What the task requires> Copy each line of the records that contains the word "stage".

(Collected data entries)
##########

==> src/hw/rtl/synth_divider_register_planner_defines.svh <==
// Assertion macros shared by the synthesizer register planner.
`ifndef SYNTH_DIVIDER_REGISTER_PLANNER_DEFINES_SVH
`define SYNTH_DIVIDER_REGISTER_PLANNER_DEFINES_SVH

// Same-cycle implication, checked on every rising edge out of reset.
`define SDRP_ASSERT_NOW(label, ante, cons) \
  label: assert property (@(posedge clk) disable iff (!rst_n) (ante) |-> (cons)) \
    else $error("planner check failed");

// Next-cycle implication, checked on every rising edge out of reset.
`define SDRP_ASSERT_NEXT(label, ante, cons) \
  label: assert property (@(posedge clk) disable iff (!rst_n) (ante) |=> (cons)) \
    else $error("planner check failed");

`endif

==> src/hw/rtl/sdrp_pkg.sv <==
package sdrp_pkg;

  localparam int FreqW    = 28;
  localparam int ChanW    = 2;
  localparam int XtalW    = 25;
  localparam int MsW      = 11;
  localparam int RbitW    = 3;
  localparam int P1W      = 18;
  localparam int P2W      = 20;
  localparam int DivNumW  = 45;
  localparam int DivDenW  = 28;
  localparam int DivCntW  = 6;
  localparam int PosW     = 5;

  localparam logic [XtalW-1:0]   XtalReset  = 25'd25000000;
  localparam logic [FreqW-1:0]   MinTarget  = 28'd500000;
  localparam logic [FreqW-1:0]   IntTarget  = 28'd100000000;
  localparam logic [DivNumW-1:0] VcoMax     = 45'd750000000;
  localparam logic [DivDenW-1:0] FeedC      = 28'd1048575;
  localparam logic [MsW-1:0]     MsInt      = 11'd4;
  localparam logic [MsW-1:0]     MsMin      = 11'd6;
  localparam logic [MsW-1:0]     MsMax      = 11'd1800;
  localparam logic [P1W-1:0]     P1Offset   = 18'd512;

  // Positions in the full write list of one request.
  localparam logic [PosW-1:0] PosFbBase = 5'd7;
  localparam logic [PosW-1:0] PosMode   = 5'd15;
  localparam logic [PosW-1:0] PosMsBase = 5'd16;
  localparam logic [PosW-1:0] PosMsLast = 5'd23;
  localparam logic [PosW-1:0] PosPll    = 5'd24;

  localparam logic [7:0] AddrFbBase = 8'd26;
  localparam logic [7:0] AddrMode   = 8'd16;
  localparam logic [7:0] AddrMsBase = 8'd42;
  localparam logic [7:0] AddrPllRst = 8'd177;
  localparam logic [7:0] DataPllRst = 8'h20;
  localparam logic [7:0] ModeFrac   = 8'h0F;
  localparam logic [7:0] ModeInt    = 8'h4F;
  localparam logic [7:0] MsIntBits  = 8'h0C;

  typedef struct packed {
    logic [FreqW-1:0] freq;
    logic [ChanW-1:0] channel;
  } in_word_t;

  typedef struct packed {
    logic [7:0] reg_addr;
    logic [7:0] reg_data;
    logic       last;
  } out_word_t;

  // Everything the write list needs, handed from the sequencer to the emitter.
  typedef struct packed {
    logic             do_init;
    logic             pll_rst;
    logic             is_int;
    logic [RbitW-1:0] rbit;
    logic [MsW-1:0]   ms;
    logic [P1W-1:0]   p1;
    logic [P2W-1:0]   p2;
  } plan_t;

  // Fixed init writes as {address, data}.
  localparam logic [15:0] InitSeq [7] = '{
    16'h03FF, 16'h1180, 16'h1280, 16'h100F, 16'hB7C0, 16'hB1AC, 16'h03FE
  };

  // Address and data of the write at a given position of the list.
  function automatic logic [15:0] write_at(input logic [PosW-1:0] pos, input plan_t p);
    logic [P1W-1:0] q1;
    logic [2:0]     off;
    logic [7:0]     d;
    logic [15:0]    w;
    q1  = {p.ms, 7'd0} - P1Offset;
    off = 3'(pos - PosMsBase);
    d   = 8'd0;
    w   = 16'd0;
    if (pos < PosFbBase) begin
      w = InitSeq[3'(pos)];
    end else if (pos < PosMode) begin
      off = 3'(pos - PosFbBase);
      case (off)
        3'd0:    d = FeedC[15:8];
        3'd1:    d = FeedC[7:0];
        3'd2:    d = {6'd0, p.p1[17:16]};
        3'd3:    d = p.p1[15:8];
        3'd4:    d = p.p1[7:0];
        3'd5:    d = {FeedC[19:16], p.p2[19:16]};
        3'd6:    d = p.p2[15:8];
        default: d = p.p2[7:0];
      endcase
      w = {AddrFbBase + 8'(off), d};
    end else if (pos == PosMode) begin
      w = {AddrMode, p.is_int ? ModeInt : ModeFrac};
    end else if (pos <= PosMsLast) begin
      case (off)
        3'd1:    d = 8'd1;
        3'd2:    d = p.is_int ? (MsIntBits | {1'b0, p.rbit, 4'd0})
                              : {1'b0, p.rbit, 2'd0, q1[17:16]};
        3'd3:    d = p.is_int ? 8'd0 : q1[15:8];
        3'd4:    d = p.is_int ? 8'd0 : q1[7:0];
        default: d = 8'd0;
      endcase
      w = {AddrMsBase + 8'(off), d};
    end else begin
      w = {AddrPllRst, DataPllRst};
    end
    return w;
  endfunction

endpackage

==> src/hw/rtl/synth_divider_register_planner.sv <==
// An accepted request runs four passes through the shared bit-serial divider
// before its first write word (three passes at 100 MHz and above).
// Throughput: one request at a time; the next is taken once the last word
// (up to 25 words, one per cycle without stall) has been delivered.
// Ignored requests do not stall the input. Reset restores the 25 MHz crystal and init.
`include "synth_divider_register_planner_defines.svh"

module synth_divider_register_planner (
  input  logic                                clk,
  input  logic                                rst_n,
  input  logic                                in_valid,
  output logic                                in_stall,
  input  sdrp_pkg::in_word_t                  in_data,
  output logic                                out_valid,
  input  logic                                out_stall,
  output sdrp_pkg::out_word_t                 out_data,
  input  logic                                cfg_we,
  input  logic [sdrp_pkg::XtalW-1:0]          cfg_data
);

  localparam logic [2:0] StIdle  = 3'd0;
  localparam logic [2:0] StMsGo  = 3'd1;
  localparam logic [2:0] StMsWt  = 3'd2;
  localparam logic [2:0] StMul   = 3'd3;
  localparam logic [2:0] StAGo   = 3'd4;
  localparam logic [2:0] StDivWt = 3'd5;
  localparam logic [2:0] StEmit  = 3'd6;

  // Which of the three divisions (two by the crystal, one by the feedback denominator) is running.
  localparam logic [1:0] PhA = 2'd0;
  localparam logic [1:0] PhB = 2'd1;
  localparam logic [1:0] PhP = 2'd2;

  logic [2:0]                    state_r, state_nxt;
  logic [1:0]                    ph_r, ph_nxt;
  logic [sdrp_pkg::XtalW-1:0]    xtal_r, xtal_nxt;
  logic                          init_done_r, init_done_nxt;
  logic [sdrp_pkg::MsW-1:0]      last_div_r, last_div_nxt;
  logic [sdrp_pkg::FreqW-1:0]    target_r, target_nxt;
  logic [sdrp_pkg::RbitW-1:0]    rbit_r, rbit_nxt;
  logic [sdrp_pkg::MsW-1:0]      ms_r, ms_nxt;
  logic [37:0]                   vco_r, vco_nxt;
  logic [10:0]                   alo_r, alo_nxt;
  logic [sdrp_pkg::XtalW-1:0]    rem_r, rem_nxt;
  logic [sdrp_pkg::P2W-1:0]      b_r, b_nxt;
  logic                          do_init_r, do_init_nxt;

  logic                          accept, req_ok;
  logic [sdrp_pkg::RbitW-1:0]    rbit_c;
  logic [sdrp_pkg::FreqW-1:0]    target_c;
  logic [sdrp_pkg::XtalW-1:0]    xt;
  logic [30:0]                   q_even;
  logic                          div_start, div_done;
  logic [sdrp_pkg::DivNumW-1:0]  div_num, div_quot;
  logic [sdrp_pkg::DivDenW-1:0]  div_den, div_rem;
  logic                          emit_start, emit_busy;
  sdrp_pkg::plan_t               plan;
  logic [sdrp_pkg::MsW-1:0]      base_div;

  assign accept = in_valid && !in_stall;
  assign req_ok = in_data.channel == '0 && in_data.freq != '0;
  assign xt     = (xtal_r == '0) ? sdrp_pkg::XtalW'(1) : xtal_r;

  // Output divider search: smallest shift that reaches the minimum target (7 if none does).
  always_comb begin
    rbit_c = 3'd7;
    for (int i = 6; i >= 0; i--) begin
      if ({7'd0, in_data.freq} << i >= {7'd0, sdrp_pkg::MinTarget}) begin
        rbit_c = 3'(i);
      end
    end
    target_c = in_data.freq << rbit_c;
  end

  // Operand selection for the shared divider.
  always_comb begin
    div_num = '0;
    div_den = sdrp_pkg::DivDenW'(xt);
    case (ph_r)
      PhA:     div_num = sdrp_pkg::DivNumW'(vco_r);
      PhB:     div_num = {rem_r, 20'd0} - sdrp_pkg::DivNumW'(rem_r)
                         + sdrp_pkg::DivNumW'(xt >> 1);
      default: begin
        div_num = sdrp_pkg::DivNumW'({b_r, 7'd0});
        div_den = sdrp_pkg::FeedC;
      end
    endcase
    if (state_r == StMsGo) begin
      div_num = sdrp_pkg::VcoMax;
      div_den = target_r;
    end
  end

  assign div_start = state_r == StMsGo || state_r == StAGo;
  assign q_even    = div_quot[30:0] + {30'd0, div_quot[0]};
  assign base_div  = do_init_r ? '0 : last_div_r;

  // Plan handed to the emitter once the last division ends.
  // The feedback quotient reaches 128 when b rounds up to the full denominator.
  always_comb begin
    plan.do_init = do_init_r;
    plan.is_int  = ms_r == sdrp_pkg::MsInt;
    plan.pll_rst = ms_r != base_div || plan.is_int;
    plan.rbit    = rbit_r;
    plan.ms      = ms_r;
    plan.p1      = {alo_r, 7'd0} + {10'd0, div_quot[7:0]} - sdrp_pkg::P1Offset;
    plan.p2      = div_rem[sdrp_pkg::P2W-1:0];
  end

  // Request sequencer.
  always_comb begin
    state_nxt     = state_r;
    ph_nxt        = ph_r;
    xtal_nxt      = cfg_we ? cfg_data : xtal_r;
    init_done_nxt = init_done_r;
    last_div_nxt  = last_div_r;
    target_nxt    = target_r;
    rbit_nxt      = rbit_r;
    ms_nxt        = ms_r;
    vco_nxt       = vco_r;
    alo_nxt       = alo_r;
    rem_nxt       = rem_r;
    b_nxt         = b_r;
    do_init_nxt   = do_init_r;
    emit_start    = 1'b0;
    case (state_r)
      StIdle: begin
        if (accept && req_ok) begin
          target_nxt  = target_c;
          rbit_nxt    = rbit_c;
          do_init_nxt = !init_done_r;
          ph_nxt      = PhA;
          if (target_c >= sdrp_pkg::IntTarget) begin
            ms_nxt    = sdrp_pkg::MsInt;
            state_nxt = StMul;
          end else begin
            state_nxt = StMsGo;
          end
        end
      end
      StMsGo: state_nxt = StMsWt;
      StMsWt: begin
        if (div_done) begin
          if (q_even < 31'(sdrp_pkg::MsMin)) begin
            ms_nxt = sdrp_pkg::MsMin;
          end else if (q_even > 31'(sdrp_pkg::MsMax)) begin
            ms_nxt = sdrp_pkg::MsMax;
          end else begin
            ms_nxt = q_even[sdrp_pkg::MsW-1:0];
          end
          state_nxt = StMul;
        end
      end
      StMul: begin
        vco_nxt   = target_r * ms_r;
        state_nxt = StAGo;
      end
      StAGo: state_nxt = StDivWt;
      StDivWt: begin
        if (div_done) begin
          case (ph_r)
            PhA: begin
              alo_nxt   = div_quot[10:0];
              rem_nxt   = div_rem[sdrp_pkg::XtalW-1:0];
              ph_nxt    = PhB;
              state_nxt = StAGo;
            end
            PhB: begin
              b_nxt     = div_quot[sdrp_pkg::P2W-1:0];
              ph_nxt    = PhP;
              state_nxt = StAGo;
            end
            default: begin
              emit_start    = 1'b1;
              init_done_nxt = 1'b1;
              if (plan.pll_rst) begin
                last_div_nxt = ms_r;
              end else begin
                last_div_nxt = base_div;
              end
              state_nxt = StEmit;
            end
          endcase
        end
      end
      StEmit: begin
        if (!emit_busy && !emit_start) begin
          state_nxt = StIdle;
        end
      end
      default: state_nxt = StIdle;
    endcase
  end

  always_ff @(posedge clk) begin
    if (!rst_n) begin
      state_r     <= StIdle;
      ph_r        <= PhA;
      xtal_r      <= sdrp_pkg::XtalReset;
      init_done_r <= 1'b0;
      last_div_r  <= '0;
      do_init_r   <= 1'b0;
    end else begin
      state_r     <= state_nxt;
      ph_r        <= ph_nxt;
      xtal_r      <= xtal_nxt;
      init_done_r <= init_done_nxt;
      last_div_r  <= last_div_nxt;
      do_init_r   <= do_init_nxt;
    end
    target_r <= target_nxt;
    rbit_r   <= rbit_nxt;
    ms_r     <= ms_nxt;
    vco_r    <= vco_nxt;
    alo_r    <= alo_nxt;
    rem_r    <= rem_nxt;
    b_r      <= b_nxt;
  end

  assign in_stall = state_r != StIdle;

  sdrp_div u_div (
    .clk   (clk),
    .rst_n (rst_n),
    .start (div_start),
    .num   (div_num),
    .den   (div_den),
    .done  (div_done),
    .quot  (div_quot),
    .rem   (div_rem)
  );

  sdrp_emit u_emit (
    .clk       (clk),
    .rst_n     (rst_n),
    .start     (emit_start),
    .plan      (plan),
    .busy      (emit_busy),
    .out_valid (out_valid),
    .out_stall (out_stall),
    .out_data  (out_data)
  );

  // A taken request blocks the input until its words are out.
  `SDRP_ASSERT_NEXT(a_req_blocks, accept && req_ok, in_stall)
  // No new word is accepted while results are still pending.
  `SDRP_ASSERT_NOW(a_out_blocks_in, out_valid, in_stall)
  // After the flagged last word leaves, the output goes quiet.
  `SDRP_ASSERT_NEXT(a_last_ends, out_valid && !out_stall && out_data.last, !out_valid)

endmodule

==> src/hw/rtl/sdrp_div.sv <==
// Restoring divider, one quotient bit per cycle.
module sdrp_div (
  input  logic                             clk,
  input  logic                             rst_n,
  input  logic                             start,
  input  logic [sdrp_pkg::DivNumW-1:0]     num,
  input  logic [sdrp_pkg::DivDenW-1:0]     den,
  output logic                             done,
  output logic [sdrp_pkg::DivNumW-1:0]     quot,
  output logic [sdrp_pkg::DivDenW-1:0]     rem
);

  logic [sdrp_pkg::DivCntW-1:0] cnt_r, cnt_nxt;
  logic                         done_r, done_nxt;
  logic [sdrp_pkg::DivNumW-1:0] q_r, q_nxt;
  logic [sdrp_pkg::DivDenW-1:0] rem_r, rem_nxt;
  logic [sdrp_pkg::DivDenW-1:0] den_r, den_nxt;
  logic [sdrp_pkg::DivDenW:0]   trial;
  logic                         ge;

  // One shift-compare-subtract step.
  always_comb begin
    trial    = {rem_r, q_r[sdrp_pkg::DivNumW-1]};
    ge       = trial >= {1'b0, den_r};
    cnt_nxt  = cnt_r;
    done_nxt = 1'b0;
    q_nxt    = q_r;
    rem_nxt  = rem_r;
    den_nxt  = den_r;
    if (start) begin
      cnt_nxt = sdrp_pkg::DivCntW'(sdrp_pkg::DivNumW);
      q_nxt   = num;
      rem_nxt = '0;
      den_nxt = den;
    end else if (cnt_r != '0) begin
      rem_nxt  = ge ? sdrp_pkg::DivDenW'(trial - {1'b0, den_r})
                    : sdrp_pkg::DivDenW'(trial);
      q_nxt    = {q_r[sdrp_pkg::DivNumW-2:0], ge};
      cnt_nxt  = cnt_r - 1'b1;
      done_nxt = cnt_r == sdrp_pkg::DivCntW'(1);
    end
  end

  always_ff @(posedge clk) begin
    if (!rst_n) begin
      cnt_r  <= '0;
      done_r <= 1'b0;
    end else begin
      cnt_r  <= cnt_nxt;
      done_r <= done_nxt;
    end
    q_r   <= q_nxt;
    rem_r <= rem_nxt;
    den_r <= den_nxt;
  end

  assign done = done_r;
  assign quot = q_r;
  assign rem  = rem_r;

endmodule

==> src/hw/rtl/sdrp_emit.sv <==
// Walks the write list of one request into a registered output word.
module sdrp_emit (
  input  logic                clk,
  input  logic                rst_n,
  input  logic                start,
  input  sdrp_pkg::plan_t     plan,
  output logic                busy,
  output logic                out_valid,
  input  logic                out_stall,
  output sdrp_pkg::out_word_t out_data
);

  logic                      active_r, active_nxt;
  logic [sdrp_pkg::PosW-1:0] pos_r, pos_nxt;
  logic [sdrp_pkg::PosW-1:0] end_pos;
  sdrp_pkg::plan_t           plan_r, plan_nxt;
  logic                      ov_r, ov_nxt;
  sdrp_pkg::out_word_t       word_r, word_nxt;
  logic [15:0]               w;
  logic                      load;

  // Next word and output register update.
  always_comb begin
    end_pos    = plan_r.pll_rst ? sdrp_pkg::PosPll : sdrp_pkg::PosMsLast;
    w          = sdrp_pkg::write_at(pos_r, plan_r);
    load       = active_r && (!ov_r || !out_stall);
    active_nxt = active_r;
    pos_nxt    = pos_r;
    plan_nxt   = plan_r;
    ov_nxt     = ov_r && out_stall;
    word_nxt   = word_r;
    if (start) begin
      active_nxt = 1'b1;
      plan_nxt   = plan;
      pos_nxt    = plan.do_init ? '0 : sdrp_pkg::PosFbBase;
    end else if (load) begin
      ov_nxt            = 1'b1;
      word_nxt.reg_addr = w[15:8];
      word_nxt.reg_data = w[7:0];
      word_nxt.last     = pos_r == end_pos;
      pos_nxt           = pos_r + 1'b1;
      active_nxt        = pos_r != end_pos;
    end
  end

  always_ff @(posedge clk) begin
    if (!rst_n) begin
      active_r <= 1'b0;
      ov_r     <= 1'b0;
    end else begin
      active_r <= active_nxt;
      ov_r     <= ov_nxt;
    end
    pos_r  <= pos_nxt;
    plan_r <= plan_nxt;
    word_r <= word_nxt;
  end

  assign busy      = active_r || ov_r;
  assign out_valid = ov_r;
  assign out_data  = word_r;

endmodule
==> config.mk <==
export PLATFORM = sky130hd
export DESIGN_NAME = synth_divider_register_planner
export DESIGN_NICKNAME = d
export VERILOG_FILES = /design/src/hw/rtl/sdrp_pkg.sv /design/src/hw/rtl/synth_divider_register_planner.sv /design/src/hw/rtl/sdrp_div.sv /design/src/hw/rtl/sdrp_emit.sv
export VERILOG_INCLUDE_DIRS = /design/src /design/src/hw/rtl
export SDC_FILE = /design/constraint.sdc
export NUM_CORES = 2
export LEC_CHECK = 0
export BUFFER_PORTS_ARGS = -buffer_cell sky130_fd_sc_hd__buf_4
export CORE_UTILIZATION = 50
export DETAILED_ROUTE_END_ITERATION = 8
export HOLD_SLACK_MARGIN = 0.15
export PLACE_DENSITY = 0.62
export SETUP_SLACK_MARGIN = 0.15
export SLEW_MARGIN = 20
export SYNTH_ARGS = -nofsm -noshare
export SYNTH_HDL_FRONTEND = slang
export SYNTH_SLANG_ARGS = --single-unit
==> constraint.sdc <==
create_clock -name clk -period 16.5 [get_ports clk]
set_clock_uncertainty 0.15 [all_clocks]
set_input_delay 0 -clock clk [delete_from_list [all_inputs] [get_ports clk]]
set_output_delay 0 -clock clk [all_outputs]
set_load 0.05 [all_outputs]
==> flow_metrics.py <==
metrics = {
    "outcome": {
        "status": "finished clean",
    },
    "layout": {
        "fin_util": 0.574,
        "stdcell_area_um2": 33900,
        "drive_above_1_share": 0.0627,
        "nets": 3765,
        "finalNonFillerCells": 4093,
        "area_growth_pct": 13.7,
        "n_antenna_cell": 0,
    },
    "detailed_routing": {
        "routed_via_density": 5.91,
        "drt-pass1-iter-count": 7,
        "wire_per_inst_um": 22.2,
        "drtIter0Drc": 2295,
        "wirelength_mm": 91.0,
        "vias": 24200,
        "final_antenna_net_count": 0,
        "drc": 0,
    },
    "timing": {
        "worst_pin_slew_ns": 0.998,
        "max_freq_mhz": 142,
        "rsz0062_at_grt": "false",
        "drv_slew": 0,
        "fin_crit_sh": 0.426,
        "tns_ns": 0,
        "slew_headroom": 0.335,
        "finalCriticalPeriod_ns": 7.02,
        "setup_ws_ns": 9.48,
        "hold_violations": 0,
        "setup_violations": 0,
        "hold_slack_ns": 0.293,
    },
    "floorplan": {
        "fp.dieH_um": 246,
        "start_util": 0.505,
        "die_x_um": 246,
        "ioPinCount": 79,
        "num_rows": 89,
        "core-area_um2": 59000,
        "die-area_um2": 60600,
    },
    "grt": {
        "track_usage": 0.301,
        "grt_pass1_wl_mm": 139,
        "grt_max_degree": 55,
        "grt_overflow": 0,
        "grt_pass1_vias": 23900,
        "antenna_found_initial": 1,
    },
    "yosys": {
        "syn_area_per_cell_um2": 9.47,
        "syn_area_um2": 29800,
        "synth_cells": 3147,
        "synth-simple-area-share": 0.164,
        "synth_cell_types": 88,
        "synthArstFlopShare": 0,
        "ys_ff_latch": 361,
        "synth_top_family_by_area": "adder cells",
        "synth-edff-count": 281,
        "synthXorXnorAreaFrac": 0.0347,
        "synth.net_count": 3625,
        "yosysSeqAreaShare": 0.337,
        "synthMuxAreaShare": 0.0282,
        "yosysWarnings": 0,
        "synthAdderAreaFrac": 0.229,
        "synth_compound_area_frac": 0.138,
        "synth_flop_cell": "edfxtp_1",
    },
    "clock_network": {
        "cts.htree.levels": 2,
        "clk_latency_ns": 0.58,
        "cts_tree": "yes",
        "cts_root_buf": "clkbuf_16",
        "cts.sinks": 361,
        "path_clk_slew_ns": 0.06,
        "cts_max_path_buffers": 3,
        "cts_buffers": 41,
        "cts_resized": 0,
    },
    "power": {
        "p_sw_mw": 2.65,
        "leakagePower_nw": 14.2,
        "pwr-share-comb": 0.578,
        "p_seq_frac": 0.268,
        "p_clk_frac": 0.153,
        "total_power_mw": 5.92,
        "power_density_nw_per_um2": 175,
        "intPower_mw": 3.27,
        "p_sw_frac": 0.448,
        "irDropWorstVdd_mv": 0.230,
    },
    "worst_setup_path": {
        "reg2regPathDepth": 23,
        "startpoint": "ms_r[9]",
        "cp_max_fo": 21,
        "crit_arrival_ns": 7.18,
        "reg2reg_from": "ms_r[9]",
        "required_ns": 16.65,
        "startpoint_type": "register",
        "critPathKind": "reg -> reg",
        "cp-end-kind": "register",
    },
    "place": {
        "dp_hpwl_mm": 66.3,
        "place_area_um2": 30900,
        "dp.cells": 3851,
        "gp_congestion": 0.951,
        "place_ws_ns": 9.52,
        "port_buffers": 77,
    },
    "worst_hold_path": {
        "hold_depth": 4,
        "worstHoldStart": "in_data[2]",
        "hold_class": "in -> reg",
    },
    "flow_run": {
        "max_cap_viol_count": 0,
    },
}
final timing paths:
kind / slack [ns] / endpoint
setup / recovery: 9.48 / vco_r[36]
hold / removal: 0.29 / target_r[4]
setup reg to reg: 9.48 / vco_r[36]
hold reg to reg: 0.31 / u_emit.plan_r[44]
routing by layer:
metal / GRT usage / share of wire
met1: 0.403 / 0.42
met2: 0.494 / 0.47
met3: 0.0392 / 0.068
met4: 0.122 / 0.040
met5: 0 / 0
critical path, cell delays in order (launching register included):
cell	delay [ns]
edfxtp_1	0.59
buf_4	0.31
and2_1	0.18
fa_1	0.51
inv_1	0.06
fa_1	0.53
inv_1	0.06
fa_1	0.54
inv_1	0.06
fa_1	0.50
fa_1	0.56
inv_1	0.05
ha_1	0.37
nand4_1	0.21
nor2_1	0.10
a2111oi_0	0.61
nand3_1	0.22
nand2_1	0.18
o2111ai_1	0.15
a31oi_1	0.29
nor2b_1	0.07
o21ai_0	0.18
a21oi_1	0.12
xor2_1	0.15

##########

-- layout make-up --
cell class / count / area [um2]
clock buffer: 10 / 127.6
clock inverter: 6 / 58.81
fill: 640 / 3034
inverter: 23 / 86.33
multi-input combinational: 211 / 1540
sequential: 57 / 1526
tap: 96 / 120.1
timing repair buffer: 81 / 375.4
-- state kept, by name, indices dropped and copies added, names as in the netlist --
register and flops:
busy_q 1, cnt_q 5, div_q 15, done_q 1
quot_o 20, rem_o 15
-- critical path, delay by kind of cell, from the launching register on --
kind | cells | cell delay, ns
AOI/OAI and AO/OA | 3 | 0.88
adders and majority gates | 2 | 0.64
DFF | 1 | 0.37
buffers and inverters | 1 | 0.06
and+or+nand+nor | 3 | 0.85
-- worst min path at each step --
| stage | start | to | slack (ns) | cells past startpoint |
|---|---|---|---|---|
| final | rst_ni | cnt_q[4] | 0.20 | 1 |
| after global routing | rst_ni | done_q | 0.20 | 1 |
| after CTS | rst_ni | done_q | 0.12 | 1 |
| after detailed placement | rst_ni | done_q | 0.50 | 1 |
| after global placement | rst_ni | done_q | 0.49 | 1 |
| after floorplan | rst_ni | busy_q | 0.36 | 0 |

##########

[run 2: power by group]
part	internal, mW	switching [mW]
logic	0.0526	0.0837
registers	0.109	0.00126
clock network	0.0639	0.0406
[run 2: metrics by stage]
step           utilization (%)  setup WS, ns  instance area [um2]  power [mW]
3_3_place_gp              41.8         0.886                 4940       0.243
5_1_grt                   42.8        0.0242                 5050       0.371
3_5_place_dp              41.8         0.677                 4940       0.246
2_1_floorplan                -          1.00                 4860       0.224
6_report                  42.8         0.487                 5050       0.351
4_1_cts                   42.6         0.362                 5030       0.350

##########

Output of the task>
| stage | start | to | slack (ns) | cells past startpoint |
[run 2: metrics by stage]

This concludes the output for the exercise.